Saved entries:

---

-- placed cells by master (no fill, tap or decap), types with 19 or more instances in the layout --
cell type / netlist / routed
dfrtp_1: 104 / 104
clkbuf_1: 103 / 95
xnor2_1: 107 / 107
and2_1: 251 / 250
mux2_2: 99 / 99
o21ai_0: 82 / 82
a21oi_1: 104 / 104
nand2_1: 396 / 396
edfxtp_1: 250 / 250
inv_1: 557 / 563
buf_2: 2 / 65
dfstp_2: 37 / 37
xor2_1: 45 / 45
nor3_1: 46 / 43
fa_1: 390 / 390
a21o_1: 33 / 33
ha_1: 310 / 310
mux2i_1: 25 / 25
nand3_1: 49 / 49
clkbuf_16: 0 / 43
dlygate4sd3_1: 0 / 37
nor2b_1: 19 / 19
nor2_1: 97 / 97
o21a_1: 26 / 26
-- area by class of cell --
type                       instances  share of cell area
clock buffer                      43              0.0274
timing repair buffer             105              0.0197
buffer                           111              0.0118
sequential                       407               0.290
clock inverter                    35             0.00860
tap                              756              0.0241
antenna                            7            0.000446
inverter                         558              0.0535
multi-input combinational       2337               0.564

---

### The problem
Output exactly, and only, the lines running from the one that contains "nor2_1: 97 / 97" through the last line of the entries above.

### Solution for this task
nor2_1: 97 / 97
o21a_1: 26 / 26
-- area by class of cell --
type                       instances  share of cell area
clock buffer                      43              0.0274
timing repair buffer             105              0.0197
buffer                           111              0.0118
sequential                       407               0.290
clock inverter                    35             0.00860
tap                              756              0.0241
antenna                            7            0.000446
inverter                         558              0.0535
multi-input combinational       2337               0.564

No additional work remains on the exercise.